So, that whole previous post about sailing wound-lessly through the lupron injections, tossing my hair at the idea of side effects, coasting into the stimulation phase with nary a bruise?
Yeah. Might have spoken too soon.
It's still not bad. No bloating, no headaches. My period started after I stopped taking birth control pills, which is a weird sensation: the first time that "I got my period" has not been followed immediately by, "which means I'm not pregnant, AGAIN, damn it."
What I have noticed in the past two days is a significant escalation in my crankiness level. I think we are approaching CRANKINESS WARNING LEVEL: ORANGE, which is pretty bad for me, because I'm normally not a snippy person. Here's how I would break down the Cranky Levels, Homeland Security Style:
Cranky Level: Green
Characterized by internal eye-rolling, wondering at the stupidity and/or thoughtlessness of other people. Highly passive-aggressive. Think Brangelina-fleeing-from-Ryan-Seacrest-at-the-Oscars: not a lot of actual face-to-face conflicts. Just exiting situations quickly.
Cranky Level: Blue
Eye-rolling externalized. Under-breath-mumbling begins. Make eye contact with grocery store clerk about idiocy of woman who takes out her checkbook only after entire, very large, grocery order has been completely scanned. Sigh loudly in public. Head-shaking increases dramatically.
Cranky Level: Yellow
Under-breath mumbling moves out of 'whisper' into 'low but audible sounds' stage. Lots of "come ON, lady," said quietly at grocery store or other shopping alternatives. For the infertile, this stage also increases slightly evil looks at pregnant women in public. Significant increase in yelling at other drivers, though always from safety of own car.
Cranky Level: Orange
Think might actually yell at stupid person who asked, "so, what do you think about the Octo Mom?" yesterday. Feel that, if were celebrity, would be likely to completely destroy hotel room (if could drink, which would also be nice at this stage). Absolutely no patience with stupid drivers. Honk. A LOT. Get super pissed at husband for eating last piece of banana bread BECAUSE I MADE IT THREE DAYS AGO AND I ONLY ATE TWO PIECES OF THE WHOLE DAMN THING, DON'T YOU REALIZE THERE'S ANOTHER PERSON IN THIS HOUSE, YOU ARROGANT BASTARD? Wish for punching bag. Big one. Have to stop self from answering phone with, "WHAT? WHAT ON EARTH DO YOU WANT?" Notice huge increase in all-caps spelling. Definite problem.
Cranky Level: Red.
I don't even want to know what this looks like. Glad we do not own any guns or other weapons (except for good kitchen knives, which should probably be cleared from house at this stage).

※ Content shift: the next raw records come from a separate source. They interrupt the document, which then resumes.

## config.mk

```make
export PLATFORM = sky130hd
export DESIGN_NAME = spi_core_transfer_config
export DESIGN_NICKNAME = d
export VERILOG_FILES = /design/src/pkg/spi_xfer_pkg.sv /design/src/verilog/spi_word_fifo.sv /design/src/verilog/spi_core_transfer_config.sv
export SDC_FILE = /design/constraint.sdc
export NUM_CORES = 1
export LEC_CHECK = 0
export ABC_AREA = 0
export CAP_MARGIN = 20
export CORE_ASPECT_RATIO = 1.5
export CORE_MARGIN = 8
export CORE_UTILIZATION = 54
export DETAILED_ROUTE_END_ITERATION = 7
export DONT_BUFFER_PORTS = 1
export MAX_ROUTING_LAYER = met4
export PLACE_DENSITY_LB_ADDON = 0.2
export REMOVE_ABC_BUFFERS = 1
export SYNTH_ARGS = -nofsm -noshare
export SYNTH_HDL_FRONTEND = slang
export SYNTH_SLANG_ARGS = --single-unit
export TNS_END_PERCENT = 30
```

## constraint.sdc

```tcl
create_clock -name clk -period 5.72 [get_ports clk]
set_input_delay 0.572 -clock clk [delete_from_list [all_inputs] [get_ports clk]]
set_output_delay 0.572 -clock clk [all_outputs]
set_load 0.05 [all_outputs]
```

## src/pkg/spi_xfer_pkg.sv

```systemverilog
package spi_xfer_pkg;
   // ----------------------------------------
   // word and buffer sizes
   // ----------------------------------------
   localparam int WORD_W = 32;
   localparam int FIFO_DEPTH = 8;
   localparam int BUF_DEPTH = 2;
   localparam int DIV_W = 8;
   localparam int SEL_W = 8;
   // ----------------------------------------
   // control word field positions
   // ----------------------------------------
   localparam int CTL_VARCLK_BIT = 23;
   localparam int CTL_FIFO_BIT = 21;
   localparam int CTL_SLAVE_BIT = 18;
   localparam int CTL_GAP_MSB = 15;
   localparam int CTL_GAP_LSB = 12;
   localparam int CTL_POL_BIT = 11;
   localparam int CTL_LSB_BIT = 10;
   localparam int CTL_LEN_MSB = 7;
   localparam int CTL_LEN_LSB = 3;
   localparam int CTL_DRV_BIT = 2;
   localparam int CTL_SMP_BIT = 1;
   localparam logic [31:0] CTL_RESET = 32'h0000_3000;
   // ----------------------------------------
   // select config field positions
   // ----------------------------------------
   localparam int SEL_LEVEL_BIT = 2;
   localparam int SEL_TRIG_BIT = 4;
   localparam logic [7:0] SEL_RESET = 8'h00;
   // ----------------------------------------
   // word length in bits; gap counts in half serial clock periods
   // ----------------------------------------
   localparam logic [5:0] LEN_FULL = 6'h20;
   localparam logic [5:0] GAP_BASE_HALVES = 6'h01;
   localparam logic [5:0] GAP_VARCLK_HALVES = 6'h0D;
   localparam logic [5:0] GAP_PLAIN_HALVES = 6'h01;
   typedef enum logic [1:0] {
      ST_IDLE = 2'b00,
      ST_SHIFT = 2'b01,
      ST_GAP = 2'b11
   } master_state_t;
endpackage

```

## src/verilog/spi_word_fifo.sv

```systemverilog
`timescale 1ns/1ps
module spi_word_fifo #(
   parameter int WIDTH = 32,
   parameter int DEPTH = 8
) (
   input wire logic clk,
   input wire logic rst_n,
   input wire logic [WIDTH-1:0] in_data,
   input wire logic in_valid,
   output logic in_ready,
   output logic [WIDTH-1:0] out_data,
   output logic out_valid,
   input wire logic out_ready
);
   localparam int AW = $clog2(DEPTH);
   logic [WIDTH-1:0] mem [DEPTH];
   logic [AW-1:0] wr_q, rd_q, rd_d;
   logic [AW:0] cnt_q, cnt_d;
   logic room_q, avail_q;
   logic [WIDTH-1:0] head_q, head_d;
   logic push, pop;

   assign push = in_valid & room_q;
   assign pop = out_ready & avail_q;
   // ready, valid and the head word all leave straight from flops
   assign in_ready = room_q;
   assign out_valid = avail_q;
   assign out_data = head_q;
   assign rd_d = pop ? rd_q + AW'(1) : rd_q;
   // a word written into the slot about to be read bypasses the array
   assign head_d = (push && wr_q == rd_d) ? in_data : mem[rd_d];

   always_comb begin
      cnt_d = cnt_q;
      if (push && !pop) begin
         cnt_d = cnt_q + (AW+1)'(1);
      end else if (pop && !push) begin
         cnt_d = cnt_q - (AW+1)'(1);
      end
   end

   always_ff @(posedge clk or negedge rst_n) begin
      if (!rst_n) begin
         cnt_q <= '0;
         room_q <= 1'b1;
         avail_q <= 1'b0;
         head_q <= '0;
         wr_q <= '0;
         rd_q <= '0;
      end else begin
         cnt_q <= cnt_d;
         room_q <= (cnt_d != (AW+1)'(DEPTH));
         avail_q <= (cnt_d != '0);
         head_q <= head_d;
         if (push) begin
            wr_q <= wr_q + AW'(1);
         end
         rd_q <= rd_d;
      end
   end

   // storage carries no reset so it maps onto plain memory
   always_ff @(posedge clk) begin
      if (push) begin
         mem[wr_q] <= in_data;
      end
   end
endmodule

```

## src/verilog/spi_core_transfer_config.sv

```systemverilog
`timescale 1ns/1ps
module spi_core_transfer_config (
   input wire logic clk,
   input wire logic rst_n,
   input wire logic enable,
   input wire logic [31:0] control_word,
   input wire logic [spi_xfer_pkg::SEL_W-1:0] select_config,
   input wire logic [spi_xfer_pkg::DIV_W-1:0] divider,
   input wire logic [spi_xfer_pkg::WORD_W-1:0] tx_data,
   input wire logic tx_valid,
   output logic tx_ready,
   output logic [spi_xfer_pkg::WORD_W-1:0] rx_data,
   output logic rx_valid,
   input wire logic rx_ready,
   output logic busy,
   output logic transfer_done,
   output logic level_mode_complete_flag,
   input wire logic serial_clock_pin_in,
   output logic serial_clock_pin_out,
   output logic serial_clock_pin_oe_n,
   input wire logic select_pin_in,
   output logic select_pin_out,
   output logic select_pin_oe_n,
   input wire logic master_out_pin_in,
   output logic master_out_pin_out,
   output logic master_out_pin_oe_n,
   input wire logic master_in_pin_in,
   output logic master_in_pin_out,
   output logic master_in_pin_oe_n
);
   import spi_xfer_pkg::*;

   master_state_t st_q, st_d;
   logic [31:0] cfg_q;
   logic [SEL_W-1:0] sel_q;
   logic [DIV_W-1:0] div_q, div_cnt_q;
   logic [6:0] edge_cnt_q;
   logic [5:0] gap_cnt_q, samp_cnt_q, len, gap_halves;
   logic [WORD_W-1:0] tx_sh_q, rx_sh_q, fifo_word, tx_word;
   logic sclk_q, dout_q, busy_q, sel_out_q, done_q, flag_q, rx_push_q;
   logic sclk_oe_n_q, sel_oe_n_q, mo_oe_n_q, mi_oe_n_q;
   logic sclk_in_q, sclk_prev_q, ss_in_q, ss_prev_q, mosi_in_q, s_act_q;
   logic cfg_slave, cfg_pol, cfg_lsb, level_trig, ss_act, ss_prev_act;
   logic tick, last_edge, more_ok, take_m, m_done;
   logic s_start, s_end, s_full, s_load, s_push;
   logic edge_ev, edge_rise, drive_ev, sample_ev, sdi, take_any;
   logic tx_out_valid, rx_in_ready, buf_valid, buf_ready;
   logic [WORD_W-1:0] buf_data;

   assign cfg_slave = cfg_q[CTL_SLAVE_BIT];
   assign cfg_pol = cfg_q[CTL_POL_BIT];
   assign cfg_lsb = cfg_q[CTL_LSB_BIT];
   assign level_trig = ~sel_q[SEL_TRIG_BIT];
   // word length 0 encodes a full 32-bit word
   assign len = (cfg_q[CTL_LEN_MSB:CTL_LEN_LSB] == 5'h00) ? LEN_FULL
                : {1'b0, cfg_q[CTL_LEN_MSB:CTL_LEN_LSB]};

   function automatic logic [4:0] bit_pos(input logic [5:0] n, input logic [5:0] l,
                                          input logic lsb_first);
      logic [5:0] p;
      p = lsb_first ? n : l - 6'h01 - n;
      return p[4:0];
   endfunction
   // ----------------------------------------
   // transmit, receive and output buffering
   // ----------------------------------------
   spi_word_fifo #(.WIDTH(WORD_W), .DEPTH(FIFO_DEPTH)) u_tx_fifo (
      .clk(clk),
      .rst_n(rst_n),
      .in_data(tx_data),
      .in_valid(tx_valid),
      .in_ready(tx_ready),
      .out_data(fifo_word),
      .out_valid(tx_out_valid),
      .out_ready(take_any)
   );

   spi_word_fifo #(.WIDTH(WORD_W), .DEPTH(FIFO_DEPTH)) u_rx_fifo (
      .clk(clk),
      .rst_n(rst_n),
      .in_data(rx_sh_q),
      .in_valid(rx_push_q),
      .in_ready(rx_in_ready),
      .out_data(buf_data),
      .out_valid(buf_valid),
      .out_ready(buf_ready)
   );

   spi_word_fifo #(.WIDTH(WORD_W), .DEPTH(BUF_DEPTH)) u_out_buf (
      .clk(clk),
      .rst_n(rst_n),
      .in_data(buf_data),
      .in_valid(buf_valid),
      .in_ready(buf_ready),
      .out_data(rx_data),
      .out_valid(rx_valid),
      .out_ready(rx_ready)
   );

   assign tx_word = tx_out_valid ? fifo_word : '0;
   // ----------------------------------------
   // configuration capture
   // ----------------------------------------
   // a word in flight keeps its settings; changes wait for idle
   always_ff @(posedge clk or negedge rst_n) begin
      if (!rst_n) begin
         cfg_q <= CTL_RESET;
         sel_q <= SEL_RESET;
         div_q <= '0;
      end else if (st_q == ST_IDLE && !s_act_q) begin
         cfg_q <= control_word;
         sel_q <= select_config;
         div_q <= divider;
      end
   end
   // ----------------------------------------
   // master sequencing
   // ----------------------------------------
   assign tick = (div_cnt_q == div_q);
   assign last_edge = (edge_cnt_q + 7'h01) == {len, 1'b0};
   // a new word needs room for its answer, so a full receiver stalls
   assign more_ok = enable & tx_out_valid & rx_in_ready;

   always_comb begin
      if (!cfg_q[CTL_FIFO_BIT]) begin
         gap_halves = GAP_PLAIN_HALVES;
      end else if (cfg_q[CTL_VARCLK_BIT]) begin
         gap_halves = GAP_VARCLK_HALVES + {1'b0, cfg_q[CTL_GAP_MSB:CTL_GAP_LSB], 1'b0};
      end else begin
         gap_halves = GAP_BASE_HALVES + {1'b0, cfg_q[CTL_GAP_MSB:CTL_GAP_LSB], 1'b0};
      end
   end

   always_comb begin
      st_d = st_q;
      take_m = 1'b0;
      m_done = 1'b0;
      unique case (st_q)
         ST_IDLE: begin
            if (more_ok && !cfg_slave) begin
               take_m = 1'b1;
               st_d = ST_SHIFT;
            end
         end
         ST_SHIFT: begin
            if (tick && last_edge) begin
               m_done = 1'b1;
               if (gap_halves != GAP_BASE_HALVES) begin
                  st_d = ST_GAP;
               end else if (more_ok) begin
                  take_m = 1'b1;
               end else begin
                  st_d = ST_IDLE;
               end
            end
         end
         ST_GAP: begin
            if (tick && gap_cnt_q == 6'h01) begin
               take_m = more_ok;
               st_d = more_ok ? ST_SHIFT : ST_IDLE;
            end
         end
         default: st_d = ST_IDLE;
      endcase
   end

   always_ff @(posedge clk or negedge rst_n) begin
      if (!rst_n) begin
         st_q <= ST_IDLE;
         div_cnt_q <= '0;
         edge_cnt_q <= '0;
         gap_cnt_q <= '0;
      end else begin
         st_q <= st_d;
         div_cnt_q <= (tick || st_q == ST_IDLE) ? '0 : div_cnt_q + 8'h01;
         if (take_m) begin
            edge_cnt_q <= '0;
         end else if (st_q == ST_SHIFT && tick) begin
            edge_cnt_q <= edge_cnt_q + 7'h01;
         end
         if (m_done) begin
            gap_cnt_q <= gap_halves - 6'h01;
         end else if (st_q == ST_GAP && tick) begin
            gap_cnt_q <= gap_cnt_q - 6'h01;
         end
      end
   end

   // serial clock toggles once per divided tick, resting at polarity
   always_ff @(posedge clk or negedge rst_n) begin
      if (!rst_n) begin
         sclk_q <= 1'b0;
      end else if (st_q == ST_SHIFT && tick) begin
         sclk_q <= ~sclk_q;
      end else if (st_q == ST_IDLE) begin
         sclk_q <= cfg_pol;
      end
   end
   // ----------------------------------------
   // slave select tracking
   // ----------------------------------------
   // pins are synchronous to clk; one stage aligns data with clock edges
   assign ss_act = (ss_in_q == sel_q[SEL_LEVEL_BIT]);
   assign ss_prev_act = (ss_prev_q == sel_q[SEL_LEVEL_BIT]);
   assign s_start = cfg_slave & ss_act & ~s_act_q & (level_trig | ~ss_prev_act);
   assign s_end = s_act_q & ~ss_act;
   assign s_full = s_act_q & ss_act & level_trig & (samp_cnt_q == len);
   assign s_load = s_start | s_full;
   assign s_push = (s_end & (samp_cnt_q != 6'h00)) | s_full;

   always_ff @(posedge clk or negedge rst_n) begin
      if (!rst_n) begin
         sclk_in_q <= 1'b0;
         sclk_prev_q <= 1'b0;
         ss_in_q <= 1'b1;
         ss_prev_q <= 1'b1;
         mosi_in_q <= 1'b0;
         s_act_q <= 1'b0;
      end else begin
         sclk_in_q <= serial_clock_pin_in;
         sclk_prev_q <= sclk_in_q;
         ss_in_q <= select_pin_in;
         ss_prev_q <= ss_in_q;
         mosi_in_q <= master_out_pin_in;
         if (s_start) begin
            s_act_q <= 1'b1;
         end else if (s_end || !cfg_slave) begin
            s_act_q <= 1'b0;
         end
      end
   end
   // ----------------------------------------
   // shared shift engine
   // ----------------------------------------
   assign edge_ev = cfg_slave ? (s_act_q & (sclk_in_q ^ sclk_prev_q))
                    : (st_q == ST_SHIFT && tick);
   assign edge_rise = cfg_slave ? sclk_in_q : ~sclk_q;
   assign drive_ev = edge_ev & (edge_rise ^ cfg_q[CTL_DRV_BIT]);
   assign sample_ev = edge_ev & (edge_rise ^ cfg_q[CTL_SMP_BIT]) & (samp_cnt_q < len);
   assign sdi = cfg_slave ? mosi_in_q : master_in_pin_in;
   assign take_any = take_m | s_load;

   // the closing edge may sample while the next word loads; both land
   always_ff @(posedge clk or negedge rst_n) begin
      if (!rst_n) begin
         tx_sh_q <= '0;
         rx_sh_q <= '0;
         samp_cnt_q <= '0;
         dout_q <= 1'b0;
      end else begin
         if (s_start) begin
            rx_sh_q <= '0;
         end else if (sample_ev) begin
            rx_sh_q[bit_pos(samp_cnt_q, len, cfg_lsb)] <= sdi;
         end
         if (sample_ev) begin
            samp_cnt_q <= samp_cnt_q + 6'h01;
         end
         if (drive_ev && samp_cnt_q < len) begin
            dout_q <= tx_sh_q[bit_pos(samp_cnt_q, len, cfg_lsb)];
         end
         if (take_any) begin
            tx_sh_q <= tx_word;
            dout_q <= tx_word[bit_pos(6'h00, len, cfg_lsb)];
            samp_cnt_q <= '0;
         end
      end
   end
   // ----------------------------------------
   // status and pin drivers
   // ----------------------------------------
   always_ff @(posedge clk or negedge rst_n) begin
      if (!rst_n) begin
         rx_push_q <= 1'b0;
         done_q <= 1'b0;
         flag_q <= 1'b0;
         busy_q <= 1'b0;
      end else begin
         // slave words beyond a full receive fifo are dropped
         rx_push_q <= m_done | s_push;
         done_q <= m_done | (s_end & (~level_trig | s_push)) | s_full;
         if (cfg_slave && level_trig && ((s_end && s_push) || s_full)) begin
            flag_q <= (samp_cnt_q == len);
         end
         busy_q <= (st_d != ST_IDLE) | s_act_q;
      end
   end

   always_ff @(posedge clk or negedge rst_n) begin
      if (!rst_n) begin
         sel_out_q <= 1'b1;
         sclk_oe_n_q <= 1'b1;
         sel_oe_n_q <= 1'b1;
         mo_oe_n_q <= 1'b1;
         mi_oe_n_q <= 1'b1;
      end else begin
         sel_out_q <= (st_d != ST_IDLE) ? sel_q[SEL_LEVEL_BIT] : ~sel_q[SEL_LEVEL_BIT];
         sclk_oe_n_q <= cfg_slave;
         sel_oe_n_q <= cfg_slave;
         mo_oe_n_q <= cfg_slave;
         mi_oe_n_q <= ~(cfg_slave & s_act_q);
      end
   end

   assign serial_clock_pin_out = sclk_q;
   assign serial_clock_pin_oe_n = sclk_oe_n_q;
   assign select_pin_out = sel_out_q;
   assign select_pin_oe_n = sel_oe_n_q;
   assign master_out_pin_out = dout_q;
   assign master_out_pin_oe_n = mo_oe_n_q;
   assign master_in_pin_out = dout_q;
   assign master_in_pin_oe_n = mi_oe_n_q;
   assign busy = busy_q;
   assign transfer_done = done_q;
   assign level_mode_complete_flag = flag_q;
endmodule

```

==> results of run 1 <==
## state kept, by name, indices dropped and copies added (netlist names), 2 cells and up
register,cells
u_tx_fifo.mem,256
rx_sh_q,32
gap_cnt_q,6
u_out_buf.cnt_q,2
edge_cnt_q,7
cfg_q,16
u_tx_fifo.out_data,32
u_tx_fifo.cnt_q,4
u_out_buf.out_data,32
u_rx_fifo.rd_q,3
u_rx_fifo.out_data,32
tx_sh_q,32
u_out_buf.mem,64
u_tx_fifo.wr_q,3
sel_q,2
div_cnt_q,8
div_q,8
samp_cnt_q,6
u_rx_fifo.mem,256
st_q,2
u_rx_fifo.wr_q,3
u_rx_fifo.cnt_q,4
u_tx_fifo.rd_q,3
## stage by stage
| stage | hold WS [ns] | setup TNS (ns) | util |
|---|---|---|---|
| after global routing | -0.3913 | 0 | 0.5962 |
| after detailed placement | 0.2916 | 0 | 0.5567 |
| final | -0.3559 | 0 | 0.5962 |
| after CTS | -0.3899 | 0 | 0.5956 |
| after global placement | 0.2905 | 0 | 0.5567 |
| after floorplan | 0.2764 | -531.77 | - |
## cell type report
cell class	instances	area [um2]
flip-flops and latches	836	23820
inverters	72	270.3
diodes	5	12.51
well taps	900	1126
clock inverters	35	322.8
repair buffers	58	575.6
fillers	5270	27780
clock buffers	115	2323
multi-input cells	1657	12570
## power by group
| part | leakage (nW) | switching (mW) | internal (mW) |
|---|---|---|---|
| combinational | 5.80 | 6.23 | 4.32 |
| clock | 1.28 | 2.22 | 3.07 |
| sequential | 8.57 | 1.58 | 7.95 |
## worst max-delay path, stage by stage, from the launching register on
cell and delay (ns):
dfrtp_1 0.46, nor3_1 0.33, nand3_1 0.22, ha_1 0.34, nand4_1 0.17, or3_1 0.43, o311ai_2 0.55, o21a_4 0.23
buf_12 0.39, buf_4 0.70, a221oi_1 0.22, a21o_1 0.21, nand3_1 0.08, nand4_1 0.10, mux2i_1 0.16
## cell usage in the layout (no fill, tap or decap), types with 10 or more instances in the layout
master and count:
edfxtp_1 576, a22oi_1 259, dfrtp_1 249, nand2_1 189, nand3_1 183, a21o_1 132, a221oi_1 128, mux2i_1 122
nor2_1 88, clkbuf_16 85, inv_1 71, mux4_2 69, o21ai_0 65, a21oi_1 57, buf_4 45, xnor2_1 38
nand4_1 38, xor2_1 29, ha_1 26, o211ai_1 23, mux2_2 21, o31ai_1 21, clkbuf_1 21, nor3_1 19
a31oi_1 11, nand2b_1 11, and3_1 10, dfstp_2 10, clkinv_2 10
## routing by layer
| metal | part of all wire | wire (um) | up-vias | global-route usage |
|---|---|---|---|---|
| met1 | 0.37 | 32110 | 12044 | 0.2434 |
| met2 | 0.53 | 46770 | 807 | 0.4057 |
| li1 | - | - | 10724 | - |
| met4 | 0.034 | 3005 | 0 | 0.09097 |
| met5 | 0 | 0 | - | - |
| met3 | 0.067 | 5848 | 207 | 0.04521 |
## kinds of logic (layout without fill, tap and decap cells)
logic type	Yosys count	count (layout)	synth area share
buf+inv	291	280	0.03178
other cells	0	5	0
simple gates	602	602	0.07643
mux	217	217	0.08209
compound gates	738	738	0.1451
xor+xnor	73	73	0.01788
flops	836	836	0.6375
fa+ha+maj	27	27	0.009243
## how the worst max path moves through the flow
stage / to / slack (ns)
5_1_grt: u_tx_fifo.out_data[24]$_DFF_PN0_ / 0.35
6_report: u_tx_fifo.out_data[23]$_DFF_PN0_ / 0.59
2_1_floorplan: u_tx_fifo.out_data[0]$_DFF_PN0_ / -11.21
3_3_place_gp: u_tx_fifo.out_data[8]$_DFF_PN0_ / 0.96
4_1_cts: u_tx_fifo.out_data[23]$_DFF_PN0_ / 0.77
3_5_place_dp: u_tx_fifo.out_data[23]$_DFF_PN0_ / 0.79
==> summary.md, run 1 <==
| Metric | Value |
|---|---|
| Status | finished with violations |
| Failing checks | negative hold slack |
| Crit path capture type | flop |
| Worst EP arrival | 5.68 ns |
| Register area share after synthesis | 0.6375 |
| Crit-path max FO | 194 |
| Peak Freq | 195.0 MHz |
| R2R depth | 14 |
| # rows | 118 |
| Hold WS | -0.3559 ns |
| Core area | 0.06880 mm2 |
| Reg2reg end | u_tx_fifo.out_data[23]$_DFF_PN0_ |
| Total power | 25.35 mW |
| # Max-Cap Violations | 0 |
| Area growth from synthesis to layout | 9.789% |
| # port buffers | 0 |
| Mapped cell area | 0.03736 mm2 |
| Most frequent cell after synthesis | edfxtp_1 |
| CTS buffer count | 81 |
| Top cell type by total area after synthesis | edfxtp_1 |
| Post-synth EDFFs | 576 |
| Final worst slack | 0.5924 ns |
| Initial antenna violation count | 5 |
| Yosys reg bits | 836 |
| Slew Limit Fails | 0 |
| Fin nets | 2822 |
| Crit path required time | 6.27 ns |
| Rel. slew slack | 0.2053 |
| Detail Placement HPWL | 50390 um |
| Post-route ant nets | 0 |
| Gr ovfl total | 0 |
| Final hold violations | 255 |
| Num ports | 134 |
| Fin crit period | 5.128 ns |
| Gr usage total | 0.2268 |
| Pre-CTS worst setup slack | 0.7915 ns |
| Critical Path Source | cfg_q[5]$_DFFE_PN0P_ |
| GP Congestion | 0.8062 |
| Worst-skew pair later-pin latency | 0.63 ns |
| Wire per inst | 23.85 um |
| Power per cell area | 618.1 mW/mm2 |
| Initial DRC count | 2117 |
| Clock-pin slew on the worst setup and hold paths | 0.06 ns |
| Cell at the root of the clock tree | clkbuf_16 |
| Max Root-Sink Buffers | 3 |
| Maximum number of pins on one net before global-route repair | 261 |
| Reg2reg start | cfg_q[5]$_DFFE_PN0P_ |
| Most common library cells after synthesis | 576 x edfxtp_1, 259 x a22oi_1, 250 x dfrtp_1 |
| Part of the cycle the worst path needs | 0.8964 |
| Ys Warns | 0 |
| RSZ-0062 raised after global routing | no |
| DRC violations left | 0 |
| # clock sinks | 836 |
| Vias after detailed routing | 23782 |
| Initial core utilization | 0.5430 |
| Post-CTS Setup Bufs | 0 |
| CP Launch Type | flop |
| Post-route cell area | 0.04102 mm2 |
| H-tree levels | 3 |
| Post-Layout Cell Count | 3678 |
| Vias per cell | 6.466 |
| Post-synth top area share | 0.4630 |
| Synth unique cells | 72 |
| Mapped Avg Cell Area | 13.42 um2 |
| CTS tree | done |
| Worst Skew | 0.02341 ns |
| Critical setup path kind | flop to flop |
| Peak supply drop | 0.5916 mV |
| Total Die Area | 0.07803 mm2 |
| Number of global-route vias before repair | 24698 |
| Routed WL | 87730 um |
| Asr flop ratio synth | 0.3110 |
| Layout cell share with drive strength beyond 1 | 0.1176 |
| Synth area leaders | edfxtp_1 46%, dfrtp_1 17%, a22oi_1 5.2% |
| Register-to-Register Setup Slack | 0.59 ns |
| First-pass GRT wire length | 136300 um |
| Most used DFF post-synth | edfxtp_1 |
| Static Leak | 15.66 nW |
| Hold Crit Class | input port to asynchronous set/reset pin |
| Cell count after synthesis | 2784 |
| Die Wd | 230.8 um |
| Pre-antenna DRT Iters | 6 |
| Worst Tran Pin Value | 1.192 ns |
| Post_cts resized | 0 |
| Die height | 338.1 um |
| Final setup fails | 0 |
| Post-Place Cells | 3519 |
| Post-CTS Hold Buffers | 3 |
| Placed inst area | 0.03830 mm2 |
No activity file was read; power rests on OpenSTA's default activity.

So, orange. I'm pretty much at orange. The problem is, I've also been working a lot lately, and a lot of evenings. And that always makes me cranky. It's the time of year in my profession when this is just normal: I do this every year, and I get cranky about it every year, and it passes. So I can't entirely tell if this year's Orange Level is due to the drugs, or is just a normal "I'm glad to have a job and all, but still - I need to GO HOME NOW" reaction. I'm sure it's a combination of both. The good news there: my crazy hours come to a head next week (when the stim drugs start, so that's not so good), and then they go down quite a bit. By the last week of March, work will be much more under control. And that happens to be the week when the transfer is likely to happen, so I'm thankful for that confluence of events.
For now, however, I'm trying hard to breathe deeply, stay out of traffic, avoid making more banana bread, and not answer the phone unless necessary.